Proposal: The WG needs to agree to an interoperability profile that covers the suites

[OR13]

• Ed25519VerificationKey2018, Ed25519Signature2018
• JsonWebKey2020 (P-384), JsonWebSignature2020 (ES384)
• Bls12381G1Key2020, Bls12381G2Key2020, BbsBlsSignature2020, BbsBlsSignatureProof2020

[msporny]

I'm just going to write this down so we don't lose track of it:

1. DB is supportive of this profile. Ed25519 for primary, and *384 for secondary is good.
2. Bls is for selective disclosure, and is a fundamentally different cryptosuite -- I will note that we don't have a secondary if a flaw is found in Bls... and that's a problem. We should go into this profile with our eyes wide open on that particular issue.
3. We should move to Ed25519VerificationKey2020 and Ed25519Signature2020 for the next iteration of the plugest.

[OR13]

@tplooker is there another pairing friendly curve that we might use as a backup for bls12381 ?

[tplooker]

Yeap @OR13 BN Curves used by EPID, we elected not to use this curve as it is slower and less secure than BLS12-381.

[tplooker]

So to answer your question @msporny we could have BnBbsSignature2021 that would be functionally equivalent.

[msporny]

Yeap @OR13 BN Curves used by EPID, we elected not to use this curve as it is slower and less secure than BLS12-381.

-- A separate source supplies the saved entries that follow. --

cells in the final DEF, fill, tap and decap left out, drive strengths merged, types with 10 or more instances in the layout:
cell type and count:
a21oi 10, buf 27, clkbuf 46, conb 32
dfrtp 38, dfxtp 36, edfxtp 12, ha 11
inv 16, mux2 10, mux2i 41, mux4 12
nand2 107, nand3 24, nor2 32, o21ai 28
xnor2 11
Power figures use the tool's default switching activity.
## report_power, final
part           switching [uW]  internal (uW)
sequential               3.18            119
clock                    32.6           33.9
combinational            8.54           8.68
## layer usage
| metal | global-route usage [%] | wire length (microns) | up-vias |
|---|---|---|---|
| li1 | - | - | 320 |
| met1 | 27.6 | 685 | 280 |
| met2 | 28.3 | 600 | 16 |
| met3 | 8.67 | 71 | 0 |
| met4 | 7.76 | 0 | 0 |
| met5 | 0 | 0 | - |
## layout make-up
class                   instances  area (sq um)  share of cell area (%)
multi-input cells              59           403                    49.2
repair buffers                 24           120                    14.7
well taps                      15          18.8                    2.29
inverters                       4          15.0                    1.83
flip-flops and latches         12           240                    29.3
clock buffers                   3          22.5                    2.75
<file path="src/sv/rmtf_pkg.sv">
package rmtf_pkg;

    typedef enum logic [1:0] {
        OP_HEADER      = 2'd0,
        OP_DEQUEUE     = 2'd1,
        OP_CHAIN_SET   = 2'd2,
        OP_CHAIN_CLEAR = 2'd3
    } opcode_t;

    typedef enum logic [2:0] {
        OUT_INVALID     = 3'd0,
        OUT_RING_SLOT   = 3'd1,
        OUT_SYNC_BUF    = 3'd2,
        OUT_CHAIN_DROP  = 3'd3,
        OUT_FULL_DROP   = 3'd4,
        OUT_DEQUEUED    = 3'd5,
        OUT_EMPTY       = 3'd6,
        OUT_CONTROL     = 3'd7
    } outcome_t;

    localparam logic [1:0] CFG_SYNC_MASK     = 2'd0;
    localparam logic [1:0] CFG_SLAVE_MASK    = 2'd1;
    localparam logic [1:0] CFG_RESERVED      = 2'd2;

    localparam logic [7:0] SYNC_MASK_RST     = 8'h40;
    localparam logic [7:0] SLAVE_MASK_RST    = 8'h20;
    localparam logic [3:0] RESERVED_RST      = 4'd2;

    localparam logic [7:0] INVALID_BIT       = 8'h80;

    // stored frame header: command id in the high byte
    typedef struct packed {
        logic [7:0] command_id;
        logic [7:0] frame_length;
    } hdr_t;

endpackage

</file>
<file path="src/sv/rmtf_hdr_mem.sv">
module rmtf_hdr_mem
    import rmtf_pkg::*;
#(
    parameter int DEPTH = 16,
    parameter int AW    = 4
)
(
    input  logic          clk,
    input  logic          wr_en,
    input  logic [AW-1:0] wr_addr,
    input  hdr_t          wr_data,
    input  logic          rd_en,
    input  logic [AW-1:0] rd_addr,
    output hdr_t          rd_data
);

    hdr_t mem [DEPTH];
    hdr_t rd_data_reg;

    always_ff @(posedge clk)
    begin
        if (wr_en)
        begin
            mem[wr_addr] <= wr_data;
        end
    end

    always_ff @(posedge clk)
    begin
        if (rd_en)
        begin
            rd_data_reg <= mem[rd_addr];
        end
    end

    assign rd_data = rd_data_reg;

endmodule

</file>
<file path="src/sv/rx_message_triage_fifo.sv">
// Receive-side header triage and slot ring. Each request (frame header, dequeue,
// or chain-pending control) is decided in the cycle it is accepted and its result
// appears in the output register in the next cycle; a request can be accepted every
// cycle, and in_stall rises only while a finished result is held by out_stall.
// Headers live in a RING_DEPTH-entry memory with one write and one registered
// read port, which returns the dequeued header with the result. Status outputs
// reflect the ring after the request; peak_level is the high watermark since reset.
module rx_message_triage_fifo
    import rmtf_pkg::*;
#(
    parameter int RING_DEPTH = 16
)
(
    input  logic       clk,
    input  logic       rst_n,

    input  logic       cfg_write,
    input  logic [1:0] cfg_index,
    input  logic [7:0] cfg_data,

    input  logic       in_valid,
    output logic       in_stall,
    input  logic [1:0] opcode,
    input  logic [7:0] command_id,
    input  logic [7:0] frame_length,
    input  logic       sync_wait_armed,

    output logic       out_valid,
    input  logic       out_stall,
    output logic [2:0] outcome,
    output logic [3:0] slot_index,
    output logic [7:0] head_command_id,
    output logic [7:0] head_length,
    output logic       is_empty,
    output logic       is_full,
    output logic       is_almost_full,
    output logic [4:0] fill_level,
    output logic [4:0] peak_level
);

    localparam int PTR_W  = (RING_DEPTH > 1) ? $clog2(RING_DEPTH) : 1;
    localparam int CNT_W  = $clog2(RING_DEPTH + 1);
    localparam int FREE_W = (PTR_W + 1 > 4) ? PTR_W + 1 : 4;
    localparam logic [PTR_W-1:0]  PTR_LAST   = PTR_W'(RING_DEPTH - 1);
    localparam logic [FREE_W-1:0] DEPTH_FREE = FREE_W'(RING_DEPTH);

    // configuration
    logic [7:0] sync_mask_reg;
    logic [7:0] slave_mask_reg;
    logic [3:0] reserved_reg;

    // ring state
    logic [PTR_W-1:0] rd_ptr_reg, rd_ptr_next;
    logic [PTR_W-1:0] wr_ptr_reg, wr_ptr_next;
    logic             full_reg, full_next;
    logic [CNT_W-1:0] occ_reg, occ_next;
    logic [CNT_W-1:0] peak_reg, peak_next;
    logic             chain_reg, chain_next;

    // result register
    logic             out_valid_reg, out_valid_next;
    outcome_t         outcome_reg, outcome_next;
    logic [3:0]       slot_reg, slot_next;
    logic             empty_reg, empty_next;
    logic             full_o_reg;
    logic             almost_reg, almost_next;
    logic [4:0]       fill_reg, fill_next;
    logic [4:0]       peak_o_reg, peak_o_next;

    logic             accept;
    logic             mem_wr_en;
    logic             mem_rd_en;
    hdr_t             wr_hdr;
    hdr_t             rd_hdr;
    opcode_t          op;

    assign in_stall = out_valid_reg && out_stall;
    assign accept   = in_valid && !in_stall;
    assign op       = opcode_t'(opcode);
    assign wr_hdr   = '{command_id: command_id, frame_length: frame_length};

    always_ff @(posedge clk or negedge rst_n)
    begin
        if (!rst_n)
        begin
            sync_mask_reg  <= SYNC_MASK_RST;
            slave_mask_reg <= SLAVE_MASK_RST;
            reserved_reg   <= RESERVED_RST;
        end
        else if (cfg_write)
        begin
            unique case (cfg_index)
                CFG_SYNC_MASK:  sync_mask_reg  <= cfg_data;
                CFG_SLAVE_MASK: slave_mask_reg <= cfg_data;
                CFG_RESERVED:   reserved_reg   <= cfg_data[3:0];
                default:        ;
            endcase
        end
    end

    always_comb
    begin
        logic [PTR_W-1:0]   wr_inc;
        logic [PTR_W-1:0]   rd_inc;
        logic [FREE_W-1:0]  rd_f;
        logic [FREE_W-1:0]  wr_f;
        logic [FREE_W-1:0]  free_slots;
        logic [PTR_W+3:0]   slot_ext;
        logic [CNT_W+4:0]   occ_ext;
        logic [CNT_W+4:0]   peak_ext;
        logic [PTR_W-1:0]   slot_sel;
        logic               cur_empty;

        wr_inc    = (wr_ptr_reg == PTR_LAST) ? '0 : wr_ptr_reg + PTR_W'(1);
        rd_inc    = (rd_ptr_reg == PTR_LAST) ? '0 : rd_ptr_reg + PTR_W'(1);
        cur_empty = (rd_ptr_reg == wr_ptr_reg) && !full_reg;

        rd_ptr_next  = rd_ptr_reg;
        wr_ptr_next  = wr_ptr_reg;
        full_next    = full_reg;
        occ_next     = occ_reg;
        peak_next    = peak_reg;
        chain_next   = chain_reg;
        outcome_next = OUT_INVALID;
        slot_sel     = '0;
        mem_wr_en    = 1'b0;
        mem_rd_en    = 1'b0;

        unique case (op)
            OP_HEADER:
            begin
                priority if (((command_id & INVALID_BIT) != 8'd0)
                             || ((command_id & slave_mask_reg) == 8'd0))
                begin
                    outcome_next = OUT_INVALID;
                end
                else if ((command_id & sync_mask_reg) != 8'd0)
                begin
                    if (chain_reg)
                    begin
                        chain_next   = 1'b0;
                        outcome_next = OUT_CHAIN_DROP;
                    end
                    else
                    begin
                        outcome_next = sync_wait_armed ? OUT_SYNC_BUF : OUT_INVALID;
                    end
                end
                else if (full_reg)
                begin
                    outcome_next = OUT_FULL_DROP;
                end
                else
                begin
                    mem_wr_en    = accept;
                    slot_sel     = wr_ptr_reg;
                    wr_ptr_next  = wr_inc;
                    occ_next     = occ_reg + CNT_W'(1);
                    peak_next    = (occ_next > peak_reg) ? occ_next : peak_reg;
                    full_next    = (wr_inc == rd_ptr_reg);
                    outcome_next = OUT_RING_SLOT;
                end
            end
            OP_DEQUEUE:
            begin
                if (cur_empty)
                begin
                    outcome_next = OUT_EMPTY;
                end
                else
                begin
                    mem_rd_en    = accept;
                    slot_sel     = rd_ptr_reg;
                    rd_ptr_next  = rd_inc;
                    full_next    = 1'b0;
                    occ_next     = (occ_reg != '0) ? occ_reg - CNT_W'(1) : occ_reg;
                    outcome_next = OUT_DEQUEUED;
                end
            end
            OP_CHAIN_SET, OP_CHAIN_CLEAR:
            begin
                chain_next   = (op == OP_CHAIN_SET);
                outcome_next = OUT_CONTROL;
            end
        endcase

        if (!accept)
        begin
            rd_ptr_next = rd_ptr_reg;
            wr_ptr_next = wr_ptr_reg;
            full_next   = full_reg;
            occ_next    = occ_reg;
            peak_next   = peak_reg;
            chain_next  = chain_reg;
        end

        // status after the request
        rd_f       = FREE_W'(rd_ptr_next);
        wr_f       = FREE_W'(wr_ptr_next);
        free_slots = (rd_f >= wr_f) ? rd_f - wr_f : rd_f + DEPTH_FREE - wr_f;
        empty_next = (rd_ptr_next == wr_ptr_next) && !full_next;
        if (sync_wait_armed)
        begin
            almost_next = full_next;
        end
        else
        begin
            almost_next = full_next || ((free_slots != '0)
                          && (free_slots <= FREE_W'(reserved_reg)));
        end

        slot_ext    = {4'd0, slot_sel};
        occ_ext     = {5'd0, occ_next};
        peak_ext    = {5'd0, peak_next};
        slot_next   = slot_ext[3:0];
        fill_next   = occ_ext[4:0];
        peak_o_next = peak_ext[4:0];

        out_valid_next = accept ? 1'b1 : (out_valid_reg && out_stall);
    end

    always_ff @(posedge clk or negedge rst_n)
    begin
        if (!rst_n)
        begin
            rd_ptr_reg    <= '0;
            wr_ptr_reg    <= '0;
            full_reg      <= 1'b0;
            occ_reg       <= '0;
            peak_reg      <= '0;
            chain_reg     <= 1'b0;
            out_valid_reg <= 1'b0;
        end
        else
        begin
            rd_ptr_reg    <= rd_ptr_next;
            wr_ptr_reg    <= wr_ptr_next;
            full_reg      <= full_next;
            occ_reg       <= occ_next;
            peak_reg      <= peak_next;
            chain_reg     <= chain_next;
            out_valid_reg <= out_valid_next;
        end
    end

    always_ff @(posedge clk)
    begin
        if (accept)
        begin
            outcome_reg <= outcome_next;
            slot_reg    <= slot_next;
            empty_reg   <= empty_next;
            full_o_reg  <= full_next;
            almost_reg  <= almost_next;
            fill_reg    <= fill_next;
            peak_o_reg  <= peak_o_next;
        end
    end

    rmtf_hdr_mem #(
        .DEPTH (RING_DEPTH),
        .AW    (PTR_W)
    ) u_hdr_mem (
        .clk     (clk),
        .wr_en   (mem_wr_en),
        .wr_addr (wr_ptr_reg),
        .wr_data (wr_hdr),
        .rd_en   (mem_rd_en),
        .rd_addr (rd_ptr_reg),
        .rd_data (rd_hdr)
    );

    assign out_valid       = out_valid_reg;
    assign outcome         = outcome_reg;
    assign slot_index      = slot_reg;
    assign head_command_id = (outcome_reg == OUT_DEQUEUED) ? rd_hdr.command_id : 8'd0;
    assign head_length     = (outcome_reg == OUT_DEQUEUED) ? rd_hdr.frame_length : 8'd0;
    assign is_empty        = empty_reg;
    assign is_full         = full_o_reg;
    assign is_almost_full  = almost_reg;
    assign fill_level      = fill_reg;
    assign peak_level      = peak_o_reg;

    a_full_count: assert property (@(posedge clk) disable iff (!rst_n)
        full_reg |-> (occ_reg == CNT_W'(RING_DEPTH)))
        else $error("full flag without full occupancy");

    a_empty_count: assert property (@(posedge clk) disable iff (!rst_n)
        ((rd_ptr_reg == wr_ptr_reg) && !full_reg) |-> (occ_reg == '0))
        else $error("empty ring with nonzero occupancy");

    a_peak_bound: assert property (@(posedge clk) disable iff (!rst_n)
        peak_reg >= occ_reg)
        else $error("peak below occupancy");

    a_stall_held: assert property (@(posedge clk) disable iff (!rst_n)
        in_stall |-> out_valid_reg)
        else $error("input stalled with no result held");

    a_write_not_full: assert property (@(posedge clk) disable iff (!rst_n)
        mem_wr_en |-> (!full_reg && !mem_rd_en))
        else $error("header written into full ring");

endmodule
</file>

+1 to having an alternative, no idea if BN should be the alternative (others that are qualified should make that decision). It's good to see CFRG working on this -- we may want to engage them more formally in the next couple of months, noting that we predict some sort of W3C WG that would like to have their input on a primary and backup pairing-friendly curve that wouldn't be susceptible to the same sorts of attacks.

It might also be useful to chase down Barreto, Naehrig, Lynn, and Scott to see where their current thinking is wrt. "what would you choose today for the primary and backup?"

[mavarley]

Agreed this is important, but more appropriate for https://github.com/w3c-ccg/vc-api-test-suite ?

Recommend we close this issue.

[msporny]

Agreed this is important, but more appropriate for https://github.com/w3c-ccg/vc-api-test-suite ?

Agreed. I'll also note that we have other test suites that we're working on that do not require an interop profile for all test suites... for example, the "soon to be moved to the CCG" VC API modular test suites don't test the actual signature, they just check to make sure the API exists and returns something that's well-formed:

• https://digitalbazaar.github.io/vc-api-verifier-test-suite/
• https://digitalbazaar.github.io/vc-api-issuer-test-suite/

... while the Ed25519 test suite uses the same API endpoints, but then checks the actual digital signature format:

• https://digitalbazaar.github.io/di-ed25519-test-suite/

This approach allows us to test the shape of the VC API without requiring any particular cryptosuite... and then we also have cryptosuite test suites that do require very specific output (proper digital signatures).